来源:文 联 发布时间:2021-05-21 09:04 浏览次数: 【字体:

故地重游

/周晓娟

2019年的新冠病毒变成了全球灾难,一户一户人家闭门不出,一天一天日子平淡无奇。漫长的冬天过了,春天没来得及伸个懒腰,30多度的暑日就鸣锣开鼓了。外面去不得,有病毒。躲在家里不仅安全,还可以站着躺着半站半躺着,随心所欲。闲工夫多了,肉体被囚禁着,心思便开始野了。往年游历世界的逍遥,一幕一幕,徐徐展开,何不来一场不要机票不必舟车劳累的心灵之旅,在回忆中重游旧地呢?
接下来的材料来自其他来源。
<file path="src/rtl/adder_tree_pkg.sv">
// Shared definitions for the adder-tree accumulation datapath.
package adder_tree_pkg;

  localparam int DATA_WIDTH_DEF   = 32;
  localparam int LAYER_DEF        = 2;
  localparam int ACC_WIDTH_DEF    = 48;
  localparam int RESULT_DEPTH_DEF = 2;
  localparam int BEAT_WIDTH_DEF   = 16;

  // One finished group in the default configuration.
  typedef struct packed {
    logic [ACC_WIDTH_DEF-1:0]  acc;
    logic [BEAT_WIDTH_DEF-1:0] beats;
  } result_t;

  // Number of tree input lanes for a given depth.
  function automatic int lanes(input int layer);
    return 1 << layer;
  endfunction

endpackage

</file>
<file path="src/rtl/adder_tree.sv">
// Pipelined binary adder tree: LAYER register stages, one per tree level.
// Node i sums children 2i and 2i+1; indices >= LANES are the input lanes.
module AdderTree
  import adder_tree_pkg::*;
#(
  parameter int DATA_WIDTH = DATA_WIDTH_DEF,
  parameter int LAYER      = LAYER_DEF
) (
  input  logic                                 clk,
  input  logic                                 rst,
  input  logic [lanes(LAYER)*DATA_WIDTH-1:0]   in_data,
  output logic [DATA_WIDTH-1:0]                out_sum
);

  localparam int LANES = lanes(LAYER);

  logic [DATA_WIDTH-1:0] node [1:LANES-1];

  for (genvar gi = 1; gi < LANES; gi++) begin : g_node
    if (2 * gi >= LANES) begin : g_leaf
      // Bottom level: add a pair of input lanes.
      always_ff @(posedge clk) begin
        if (rst) node[gi] <= '0;
        else     node[gi] <= in_data[(2*gi-LANES)*DATA_WIDTH +: DATA_WIDTH]
                           + in_data[(2*gi+1-LANES)*DATA_WIDTH +: DATA_WIDTH];
      end
    end else begin : g_inner
      // Upper levels: add the two child nodes.
      always_ff @(posedge clk) begin
        if (rst) node[gi] <= '0;
        else     node[gi] <= node[2*gi] + node[2*gi+1];
      end
    end
  end

  assign out_sum = node[1];

endmodule

</file>
<file path="src/rtl/result_fifo.sv">
// Synchronous FIFO for finished group results. A push into a full FIFO or a
// pop from an empty one is ignored.
module result_fifo #(
  parameter int DEPTH = 2,
  parameter int WIDTH = 64
) (
  input  logic             clk,
  input  logic             rst,
  input  logic             push,
  input  logic [WIDTH-1:0] push_data,
  input  logic             pop,
  output logic [WIDTH-1:0] head,
  output logic             empty
);

  localparam int PTR_W = (DEPTH > 1) ? $clog2(DEPTH) : 1;
  localparam int CNT_W = $clog2(DEPTH + 1);

  logic [WIDTH-1:0] mem [DEPTH];
  logic [PTR_W-1:0] wr_ptr, rd_ptr;
  logic [CNT_W-1:0] count;
  logic             full, do_push, do_pop;

  function automatic logic [PTR_W-1:0] next_ptr(input logic [PTR_W-1:0] p);
    return (p == PTR_W'(DEPTH - 1)) ? '0 : p + PTR_W'(1);
  endfunction

  assign full    = (count == CNT_W'(DEPTH));
  assign empty   = (count == '0);
  assign do_push = push && !full;
  assign do_pop  = pop && !empty;
  assign head    = mem[rd_ptr];

  // Storage is data only; validity comes from the count.
  always_ff @(posedge clk) begin
    if (do_push) mem[wr_ptr] <= push_data;
  end

  // Pointer and occupancy bookkeeping.
  always_ff @(posedge clk) begin
    if (rst) begin
      wr_ptr <= '0;
      rd_ptr <= '0;
      count  <= '0;
    end else begin
      if (do_push) wr_ptr <= next_ptr(wr_ptr);
      if (do_pop)  rd_ptr <= next_ptr(rd_ptr);
      if (do_push && !do_pop)      count <= count + CNT_W'(1);
      else if (!do_push && do_pop) count <= count - CNT_W'(1);
    end
  end

endmodule

</file>
<file path="src/rtl/adder_tree_sequencer.sv">
// Accumulates adder-tree sums of input beats into per-group results.
// in_ready is throttled by a pending-result count that covers both groups
// still in the tree pipeline and results waiting in the FIFO, so a push
// can never land on a full FIFO.
module adder_tree_sequencer
  import adder_tree_pkg::*;
#(
  parameter int DATA_WIDTH   = DATA_WIDTH_DEF,
  parameter int LAYER        = LAYER_DEF,
  parameter int ACC_WIDTH    = ACC_WIDTH_DEF,
  parameter int RESULT_DEPTH = RESULT_DEPTH_DEF,
  parameter int BEAT_WIDTH   = BEAT_WIDTH_DEF
) (
  input  logic                               clk,
  input  logic                               rst,
  input  logic                               in_valid,
  output logic                               in_ready,
  input  logic [lanes(LAYER)*DATA_WIDTH-1:0] in_data,
  input  logic                               in_last,
  output logic                               out_valid,
  input  logic                               out_ready,
  output logic [ACC_WIDTH-1:0]               out_data,
  output logic [BEAT_WIDTH-1:0]              out_beats,
  output logic                               busy
);

  localparam int PEND_W = $clog2(RESULT_DEPTH + 1);
  localparam int RES_W  = ACC_WIDTH + BEAT_WIDTH;
  localparam logic [BEAT_WIDTH-1:0] BEATS_MAX = '1;

  logic                         accept, pend_inc, pop, push;
  logic [LAYER-1:0]             tag_valid, tag_last;
  logic                         exit_valid, exit_last;
  logic [DATA_WIDTH-1:0]        tree_sum;
  logic signed [DATA_WIDTH-1:0] tree_sum_s;
  logic [ACC_WIDTH-1:0]         sum_ext, acc, acc_next;
  logic [BEAT_WIDTH-1:0]        beats, beats_next;
  logic [PEND_W-1:0]            pending;
  logic                         open_grp;
  logic [RES_W-1:0]             push_data, head;
  logic                         fifo_empty;

  AdderTree #(
    .DATA_WIDTH (DATA_WIDTH),
    .LAYER      (LAYER)
  ) u_tree (
    .clk     (clk),
    .rst     (rst),
    .in_data (in_data),
    .out_sum (tree_sum)
  );

  assign accept     = in_valid && in_ready;
  assign pend_inc   = accept && in_last;
  assign exit_valid = tag_valid[LAYER-1];
  assign exit_last  = tag_last[LAYER-1];

  assign tree_sum_s = tree_sum;
  assign sum_ext    = ACC_WIDTH'(tree_sum_s);
  assign acc_next   = acc + sum_ext;
  assign beats_next = (beats == BEATS_MAX) ? beats : beats + BEAT_WIDTH'(1);

  assign push      = exit_valid && exit_last;
  assign push_data = {acc_next, beats_next};
  assign pop       = out_valid && out_ready;

  // Tag pipeline tracks each beat alongside its partial sums in the tree.
  always_ff @(posedge clk) begin
    if (rst) begin
      tag_valid <= '0;
      tag_last  <= '0;
    end else begin
      tag_valid[0] <= accept;
      tag_last[0]  <= in_last;
      for (int i = 1; i < LAYER; i++) begin
        tag_valid[i] <= tag_valid[i-1];
        tag_last[i]  <= tag_last[i-1];
      end
    end
  end

  // Accumulate tree sums as their tags exit; a last tag closes the group.
  always_ff @(posedge clk) begin
    if (rst) begin
      acc   <= '0;
      beats <= '0;
    end else if (exit_valid) begin
      if (exit_last) begin
        acc   <= '0;
        beats <= '0;
      end else begin
        acc   <= acc_next;
        beats <= beats_next;
      end
    end
  end

  // Pending results: counted from acceptance of a last beat until popped.
  always_ff @(posedge clk) begin
    if (rst)                   pending <= '0;
    else if (pend_inc && !pop) pending <= pending + PEND_W'(1);
    else if (!pend_inc && pop) pending <= pending - PEND_W'(1);
  end

  // Input-side open-group flag, used only for busy.
  always_ff @(posedge clk) begin
    if (rst)         open_grp <= 1'b0;
    else if (accept) open_grp <= !in_last;
  end

  result_fifo #(
    .DEPTH (RESULT_DEPTH),
    .WIDTH (RES_W)
  ) u_fifo (
    .clk       (clk),
    .rst       (rst),
    .push      (push),
    .push_data (push_data),
    .pop       (pop),
    .head      (head),
    .empty     (fifo_empty)
  );

  assign in_ready  = (pending < PEND_W'(RESULT_DEPTH));
  assign out_valid = !fifo_empty;
  assign out_data  = fifo_empty ? '0 : head[RES_W-1:BEAT_WIDTH];
  assign out_beats = fifo_empty ? '0 : head[BEAT_WIDTH-1:0];
  assign busy      = (pending != '0) || open_grp;

endmodule

</file>
<file path="config.mk">
export PLATFORM = sky130hd
export DESIGN_NAME = adder_tree_sequencer
export DESIGN_NICKNAME = d
export VERILOG_FILES = /design/src/rtl/adder_tree_pkg.sv /design/src/rtl/adder_tree.sv /design/src/rtl/result_fifo.sv /design/src/rtl/adder_tree_sequencer.sv
export SDC_FILE = /design/constraint.sdc
export NUM_CORES = 1
export LEC_CHECK = 0
export CAP_MARGIN = 25
export CORE_MARGIN = 1
export CORE_UTILIZATION = 59
export CTS_BUF_LIST = sky130_fd_sc_hd__clkbuf_4 sky130_fd_sc_hd__clkbuf_8
export DETAILED_ROUTE_END_ITERATION = 16
export PLACE_DENSITY = 0.89
export SLEW_MARGIN = 10
export SYNTH_ARGS = -nofsm -noshare
export SYNTH_HDL_FRONTEND = slang
export SYNTH_HIERARCHICAL = 1
export SYNTH_SLANG_ARGS = --single-unit
</file>
<file path="constraint.sdc">
create_clock -name clk -period 5.7 [get_ports clk]
set_clock_uncertainty 0.1 [all_clocks]
set_input_delay 1.14 -clock clk [delete_from_list [all_inputs] [get_ports clk]]
set_output_delay 1.14 -clock clk [all_outputs]
set_load 0.02 [all_outputs]
</file>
首选阿姆斯特丹,好听的名字,去过多次的地方。从海里抢来的土地,女娲补天,荷兰人填海,都是奇迹。这个不大不小的城市,用运河镶嵌。河上密密麻麻停泊着“船房”,里面长年居住着人家,想必冬暖夏凉,好客的话,可以随时邀请漫天飞舞的海鸥和水里的鸭子 (注意:它们势不两立,不可同时赴宴)。阿姆斯特丹寸土寸金,有套靠运河的房子是笔很大的财富,要脱手的话,据说前来竞价的人会排长队守候在屋外

运河以前到了冬天是要结冰的,冰雪造就了荷兰人冰上速滑的奇迹,10天11市家庭滑冰节是它的传统。如今,地球变暖,雪不多,冰很薄,滑冰转到室内,少了一桩惊心动魄的群众户外冬季体育盛事,令人扼腕叹息!爱滑冰的荷兰人也是疯狂的足球迷,世界杯多届亚军,但一直未能夺金。荷兰人一年四季骑自行车,大人小孩都在骑,既环保又健身还省钱,荷兰人会过日子。

高高大大的荷兰人,浪漫起来不要本钱,鲜花遍地,几枚欧币能包圆儿。吃饭也不费劲,吃腻了荷兰的奶酪、印尼(Rijsttafels),世界各地的山珍海味,只要你花功夫,都能找得到。阿姆斯特丹火车站对面的一条小巷里,藏着欧洲最香的川菜和荷兰著名的煎饼,凑巧在我住的小旅馆隔壁,心里做个记号,下次去还住那儿。

游北京不爬长城非好汉,游阿姆斯特丹必然要去参观它的博物馆。只要你能想得出来的东西,这座城市都给它设了起码一座博物馆,绘画、雕刻、巧克力、战争武器、性工具,凡此等等,琳琅满目。碰上免费博物馆日,举家出动,全天全民艺术教育。因为崇拜梵高,对他的美术馆自然青睐有加,临走时买上几幅画,把他的向日葵种在加拿大肥沃的土地上,想象他当年的披星戴月。喜欢阿姆斯特丹,惊讶中国的青花瓷怎么成了他们的招牌技术,原来他们确实几百年前曾经受过中国白底蓝花的彩瓷影响,洋为国用,发展出了荷兰蓝。

荷兰人直率得有些过分,他们对此并不忌讳,甚至以此为荣。有个朋友和她的姐妹仨邀请年迈的母亲上餐馆,几杯下肚,姐妹们忘了买单。母亲付钱后没几天,三个女儿各自收到了一份25%的账单,亲母女,明算帐。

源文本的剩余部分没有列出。